Begin with the line that holds "r_slot <= i_prev_slot;". Output it and all remaining lines of the material, verbatim, ending with the last.

◆ DATASET:
========================================

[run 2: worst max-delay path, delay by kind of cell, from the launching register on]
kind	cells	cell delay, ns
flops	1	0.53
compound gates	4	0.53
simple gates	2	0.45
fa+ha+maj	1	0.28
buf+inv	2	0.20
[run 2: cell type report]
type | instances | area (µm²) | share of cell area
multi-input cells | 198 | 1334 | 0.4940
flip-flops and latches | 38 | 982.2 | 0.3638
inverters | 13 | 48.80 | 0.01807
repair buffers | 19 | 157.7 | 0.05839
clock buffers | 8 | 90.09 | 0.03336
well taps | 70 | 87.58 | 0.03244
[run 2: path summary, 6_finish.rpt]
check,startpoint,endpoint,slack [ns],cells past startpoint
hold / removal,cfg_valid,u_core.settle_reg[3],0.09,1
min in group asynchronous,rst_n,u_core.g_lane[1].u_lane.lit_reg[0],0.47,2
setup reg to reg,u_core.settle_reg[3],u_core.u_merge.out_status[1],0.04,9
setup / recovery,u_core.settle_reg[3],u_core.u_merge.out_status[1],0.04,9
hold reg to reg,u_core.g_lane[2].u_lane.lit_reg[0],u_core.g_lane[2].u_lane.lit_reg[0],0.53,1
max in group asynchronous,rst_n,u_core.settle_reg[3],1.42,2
<file path="config.mk">
export PLATFORM = sky130hd
export DESIGN_NAME = pps_slot_cell
export DESIGN_NICKNAME = d
export VERILOG_FILES = /design/src/hw/rtl/pps_pkg.sv /design/src/hw/rtl/pps_slot_cell.sv
export SDC_FILE = /design/constraint.sdc
export NUM_CORES = 1
export LEC_CHECK = 0
export BUFFER_PORTS_ARGS = -buffer_cell sky130_fd_sc_hd__clkbuf_2
export CAP_MARGIN = 10
export CORE_AREA = 10 10 47 49
export CTS_CLUSTER_SIZE = 16
export DETAILED_ROUTE_END_ITERATION = 12
export DIE_AREA = 0 0 57 59
export PLACE_DENSITY = 0.78
export SLEW_MARGIN = 20
export SYNTH_ARGS = -nofsm -noshare
export SYNTH_HDL_FRONTEND = slang
export SYNTH_SLANG_ARGS = --single-unit
</file>
<file path="constraint.sdc">
create_clock -name i_clk -period 1.8 [get_ports i_clk]
set_input_delay 0.36 -clock i_clk [delete_from_list [all_inputs] [get_ports i_clk]]
set_output_delay 0.36 -clock i_clk [all_outputs]
set_load 0.05 [all_outputs]
</file>
<file path="src/hw/rtl/pps_pkg.sv">
// Shared types and codes for the preemptive priority scheduler.
// Request and result payloads, job cell contents and chain controls.
// No dependencies.
package pps_pkg;

    localparam int MAX_JOBS_DEF = 32;

    localparam logic       MODE_ARRIVAL = 1'b0;
    localparam logic       MODE_TICK    = 1'b1;

    localparam logic [1:0] ST_ACCEPTED = 2'd0;
    localparam logic [1:0] ST_REJECTED = 2'd1;
    localparam logic [1:0] ST_SERVED   = 2'd2;
    localparam logic [1:0] ST_IDLE     = 2'd3;

    typedef struct packed {
        logic        mode;
        logic [5:0]  job_number;
        logic [15:0] job_burst;
        logic [7:0]  job_priority;
    } t_req;

    typedef struct packed {
        logic [1:0]  status;
        logic [5:0]  served_job;
        logic        job_done;
        logic [31:0] finish_time;
        logic [31:0] turnaround_time;
        logic [31:0] wait_time;
    } t_res;

    // Job held in a cell; due is arrival plus original burst.
    typedef struct packed {
        logic [7:0]  prio;
        logic [5:0]  job;
        logic [15:0] remaining;
        logic [31:0] arrival;
        logic [31:0] due;
    } t_job;

    typedef struct packed {
        logic ins;
        logic pop;
        logic dec;
    } t_chain_op;

endpackage

</file>
<file path="src/hw/rtl/pps_slot_cell.sv">
// One cell of the free slot chain, kept sorted by ascending slot index.
// Depends on pps_pkg for the chain control type.
module pps_slot_cell #(
    parameter int SW    = 5,
    parameter int INDEX = 0
) (
    input  logic               i_clk,
    input  logic               i_rst_n,
    input  pps_pkg::t_chain_op i_op,
    input  logic [SW-1:0]      i_new_slot,
    input  logic [SW-1:0]      i_prev_slot,
    input  logic               i_prev_valid,
    input  logic               i_prev_less,
    input  logic [SW-1:0]      i_next_slot,
    input  logic               i_next_valid,
    output logic [SW-1:0]      o_slot,
    output logic               o_valid,
    output logic               o_less
);
    import pps_pkg::*;

    logic          r_valid;
    logic [SW-1:0] r_slot;

    assign o_less = !r_valid || (i_new_slot < r_slot);

    // Reset fills the list with every slot in order.
    always_ff @(posedge i_clk) begin
        if (!i_rst_n) begin
            r_valid <= 1'b1;
            r_slot  <= SW'(INDEX);
        end else if (i_op.pop) begin
            r_valid <= i_next_valid;
            r_slot  <= i_next_slot;
        end else if (i_op.ins && o_less) begin
            r_valid <= i_prev_less ? i_prev_valid : 1'b1;
            r_slot  <= i_prev_less ? i_prev_slot : i_new_slot;
        end
    end

    assign o_slot  = r_slot;
    assign o_valid = r_valid;

endmodule

</file>
==> results.json <==
{
  "status": "finished, violations left",
  "violations": "setup timing",
  "final_cell_area_um2": 747,
  "final_antenna_net_count": 0,
  "cellLeakagePower_uw": 0.000369,
  "coreArea_um2": 1400,
  "h-tree-depth": 1,
  "placed_cells": 104,
  "fin_crit_sh": 1.06,
  "drt-wirelength-per-cell_um": 14.4,
  "synth_seq_cells": 6,
  "firstDrtPassIters": 4,
  "synth_top_family_by_area": "simple AND/OR/NAND/NOR gates",
  "total_power_uw": 578,
  "netlist.area_leader.share": 0.246,
  "hp-class": "primary input to flop",
  "clk_pin_slew_ns": 0.05,
  "grt_first_pass_wirelength_mm": 2.59,
  "track_usage": 0.0970,
  "cts_tree": "yes",
  "setup_viol": 1,
  "drc_errors": 0,
  "ir_drop_mv": 0.430,
  "power_density_nw_per_um2": 774,
  "rows": 14,
  "drv_cap": 0,
  "clock-sinks": 6,
  "synth_top_area_cell": "dfxtp_1",
  "port_buffers": 28,
  "synth_nets": 90,
  "rsz0062_at_grt": "yes",
  "totalWireLength_mm": 1.57,
  "grt_pass1_vias": 586,
  "fp.dieW_um": 57,
  "post_dp_cell_area_um2": 681,
  "antenna_cells": 0,
  "final_nets": 121,
  "num_vias": 552,
  "synth_cell_types": 18,
  "tightest_slew_ns": 0.335,
  "synthFlopType": "dfxtp_1",
  "dieArea_um2": 3360,
  "start_util": 0.348,
  "die_h_um": 59,
  "synth_edf_count": 0,
  "period_minus_slack_ns": 1.91,
  "seq_area_frac_synth": 0.246,
  "cp-end-kind": "output pin",
  "synth_xor_area_frac": 0,
  "yosys_warnings": 0,
  "synth-compound-area-share": 0.162,
  "syn_area_per_cell_um2": 7.75,
  "grt-ovfl-total": 0,
  "synth_fa_ha_area_frac": 0.103,
  "cp_max_fo": 2,
  "max_freq_mhz": 523,
  "numCtsBuffers": 3,
  "synthSimpleGateAreaFrac": 0.205,
  "cts_buffer_depth": 2,
  "required_ns": 1.44,
  "netlist_instances": 63,
  "antenna_found_initial": 0,
  "synth_commonest_cells": "nand2_1, mux2i_1, o21ai_0",
  "synthTopCellsByArea": "dfxtp_1, mux2i_1, nand2_1",
  "fillers": 152,
  "criticalPathCategory": "flop to output pin",
  "root_buffer": "clkbuf_4",
  "place.detailed.hpwl_mm": 1.19,
  "area_growth_pct": 53.1,
  "cts_hold_repair.buffers": 0,
  "slew_headroom": 0.776,
  "setup_ws_ns": -0.111,
  "async_flop_share": 0,
  "start_kind": "flop",
  "fin_cells": 109,
  "post_route_cells_drive_above_1_share": 0.473,
  "cp.arrival_ns": 1.55,
  "ios": 30,
  "totalNegativeSetupSlack_ns": -0.111,
  "vias_per_cell": 5.06,
  "synth_mux_area_frac": 0.205,
  "place_congestion": 0.734,
  "yosysMostFrequentCell": "nand2_1",
  "synthesis.area_um2": 488,
  "finClkSkew_ns": 0.00306,
  "grt_max_degree": 15,
  "clock_latency_ns": 0.26,
  "pre_cts_ws_ns": 0.00751,
  "slew_violations": 0,
  "finalHoldViolCount": 0,
  "dr.first_iter.drc_count": 7
}
==> path summary, 6_finish.rpt <==
kind	startpoint	endpoint	slack [ns]	cells after the start
setup reg to reg	o_slot[4]$_SDFFE_PN0P_	o_slot[1]$_SDFFE_PN0P_	0.19	6
hold reg to reg	o_slot[4]$_SDFFE_PN0P_	o_slot[4]$_SDFFE_PN0P_	0.47	2
hold / removal	i_next_slot[3]	o_slot[3]$_SDFFE_PN0P_	0.45	5
setup / recovery	o_slot[2]$_SDFFE_PN0P_	o_less	-0.11	7
==> per-stage QoR <==
stage,hold WS [ns],util
after floorplan,0.538,-
after global placement,0.449,0.486
after detailed placement,0.460,0.486
after CTS,0.445,0.528
after global routing,0.481,0.533
final,0.450,0.533
==> repair_timing <==
item,CTS,global route
buffers inserted,1,0
resized for setup,4,1
pin swaps,4,1
endpoints found under the setup margin,1,1
hold endpoints to repair,0,0
==> area by class of cell <==
type	count	area (um2)	share of cell area
sequential	6	130	0.174
inverter	4	15.0	0.0201
clock buffer	4	26.3	0.0352
tap	16	20.0	0.0268
timing repair buffer	30	170	0.228
multi-input combinational	49	385	0.516
==> registers in the layout, indices dropped and copies added (netlist names) <==
name and cells:
o_slot 5, o_valid 1
==> cell usage in the layout (no fill, tap or decap) <==
master and instances:
and3_4 1, dfxtp_2 2, inv_2 1, o21ai_4 1, clkbuf_4 3, o21ai_2 1, clkbuf_2 27, o21a_1 1
ha_1 2, inv_1 3, nand2_1 16, a21oi_4 1, o2bb2ai_1 1, a41o_1 1, nor2b_1 3, dfxtp_4 2
a21o_1 1, buf_4 2, buf_12 1, o21ai_0 6, dfxtp_1 2, ha_4 2, nand3b_1 1, nor3b_1 1
clkbuf_1 1, mux2i_1 10
==> critical path: stages, from the launching register on <==
cell and delay [ns]:
dfxtp_4 0.34, inv_2 0.04, ha_4 0.22, a21oi_4 0.15, o21ai_2 0.08, and3_4 0.18
o21ai_4 0.14, buf_12 0.15
==> routing by layer <==
| layer | share of wire | vias to the layer above | track usage |
|---|---|---|---|
| li1 | - | 274 | - |
| met1 | 0.41 | 252 | 0.104 |
| met2 | 0.49 | 23 | 0.160 |
| met3 | 0.085 | 3 | 0.0408 |
| met4 | 0.018 | 0 | 0.0503 |
| met5 | 0 | - | 0 |
==> cell families after synthesis <==
family          after synthesis
buf+inv                       8
fa+ha+maj                     4
simple gates                 22
compound gates               13
flops                         6
mux                          10
==> power by group <==
part           internal (uW)  switching, uW  total, uW
Clock                   84.9           62.8        148
Combinational            117            155        271
Sequential               148           10.9        159
Total                    350            228        578
Power figures use the tool's default switching activity.
<file path="config.mk">
export PLATFORM = sky130hd
export DESIGN_NAME = pps_job_cell
export DESIGN_NICKNAME = d
export VERILOG_FILES = /design/src/hw/rtl/pps_pkg.sv /design/src/hw/rtl/pps_job_cell.sv
export SDC_FILE = /design/constraint.sdc
export NUM_CORES = 1
export LEC_CHECK = 0
export BUFFER_PORTS_ARGS = -buffer_cell sky130_fd_sc_hd__buf_2
export CORE_AREA = 3 3 158 160
export CTS_BUF_LIST = sky130_fd_sc_hd__clkbuf_16
export CTS_CLUSTER_DIAMETER = 50
export CTS_CLUSTER_SIZE = 30
export DETAILED_ROUTE_END_ITERATION = 12
export DIE_AREA = 0 0 161 163
export GPL_TIMING_DRIVEN = 0
export PLACE_DENSITY = 0.48
export SETUP_SLACK_MARGIN = 0.15
export SLEW_MARGIN = 20
export SYNTH_ARGS = -nofsm -noshare
export SYNTH_HDL_FRONTEND = slang
export SYNTH_SLANG_ARGS = --single-unit
</file>
<file path="constraint.sdc">
create_clock -name i_clk -period 9.8 [get_ports i_clk]
set_input_delay 1.96 -clock i_clk [delete_from_list [all_inputs] [get_ports i_clk]]
set_output_delay 1.96 -clock i_clk [all_outputs]
set_load 0.05 [all_outputs]
</file>
<file path="src/hw/rtl/pps_pkg.sv">
// Shared types and codes for the preemptive priority scheduler.
// Request and result payloads, job cell contents and chain controls.
// No dependencies.
package pps_pkg;

    localparam int MAX_JOBS_DEF = 32;

    localparam logic       MODE_ARRIVAL = 1'b0;
    localparam logic       MODE_TICK    = 1'b1;

    localparam logic [1:0] ST_ACCEPTED = 2'd0;
    localparam logic [1:0] ST_REJECTED = 2'd1;
    localparam logic [1:0] ST_SERVED   = 2'd2;
    localparam logic [1:0] ST_IDLE     = 2'd3;

    typedef struct packed {
        logic        mode;
        logic [5:0]  job_number;
        logic [15:0] job_burst;
        logic [7:0]  job_priority;
    } t_req;

    typedef struct packed {
        logic [1:0]  status;
        logic [5:0]  served_job;
        logic        job_done;
        logic [31:0] finish_time;
        logic [31:0] turnaround_time;
        logic [31:0] wait_time;
    } t_res;

    // Job held in a cell; due is arrival plus original burst.
    typedef struct packed {
        logic [7:0]  prio;
        logic [5:0]  job;
        logic [15:0] remaining;
        logic [31:0] arrival;
        logic [31:0] due;
    } t_job;

    typedef struct packed {
        logic ins;
        logic pop;
        logic dec;
    } t_chain_op;

endpackage

</file>
<file path="src/hw/rtl/pps_job_cell.sv">
// One cell of the job chain, kept sorted by priority, job number and slot.
// Depends on pps_pkg for the job and chain control types.
module pps_job_cell #(
    parameter int SW = 5
) (
    input  logic               i_clk,
    input  logic               i_rst_n,
    input  pps_pkg::t_chain_op i_op,
    input  pps_pkg::t_job      i_new,
    input  logic [SW-1:0]      i_new_slot,
    input  pps_pkg::t_job      i_prev,
    input  logic [SW-1:0]      i_prev_slot,
    input  logic               i_prev_valid,
    input  logic               i_prev_less,
    input  pps_pkg::t_job      i_next,
    input  logic [SW-1:0]      i_next_slot,
    input  logic               i_next_valid,
    output pps_pkg::t_job      o_ent,
    output logic [SW-1:0]      o_slot,
    output logic               o_valid,
    output logic               o_less
);
    import pps_pkg::*;

    logic          r_valid;
    t_job          r_ent;
    logic [SW-1:0] r_slot;

    // New request sorts ahead of this cell, or this cell is empty.
    assign o_less = !r_valid ||
        ({i_new.prio, i_new.job, i_new_slot} < {r_ent.prio, r_ent.job, r_slot});

    always_ff @(posedge i_clk) begin
        if (!i_rst_n) begin
            r_valid <= 1'b0;
        end else if (i_op.pop) begin
            r_valid <= i_next_valid;
        end else if (i_op.ins && o_less) begin
            r_valid <= i_prev_less ? i_prev_valid : 1'b1;
        end
    end

    always_ff @(posedge i_clk) begin
        if (i_op.pop) begin
            r_ent  <= i_next;
            r_slot <= i_next_slot;
        end else if (i_op.ins && o_less) begin
            // shift down from the neighbor, or take the new job at the boundary
            if (i_prev_less) begin
                r_ent  <= i_prev;
                r_slot <= i_prev_slot;
            end else begin
                r_ent  <= i_new;
                r_slot <= i_new_slot;
            end
        end else if (i_op.dec) begin
            r_ent.remaining <= r_ent.remaining - 16'd1;
        end
    end

    assign o_ent   = r_ent;
    assign o_slot  = r_slot;
    assign o_valid = r_valid;

endmodule

</file>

========================================

◆ FINISHED EXERCISE:
                r_slot <= i_prev_slot;
            end else begin
                r_ent  <= i_new;
                r_slot <= i_new_slot;
            end
        end else if (i_op.dec) begin
            r_ent.remaining <= r_ent.remaining - 16'd1;
        end
    end

    assign o_ent   = r_ent;
    assign o_slot  = r_slot;
    assign o_valid = r_valid;

endmodule

</file>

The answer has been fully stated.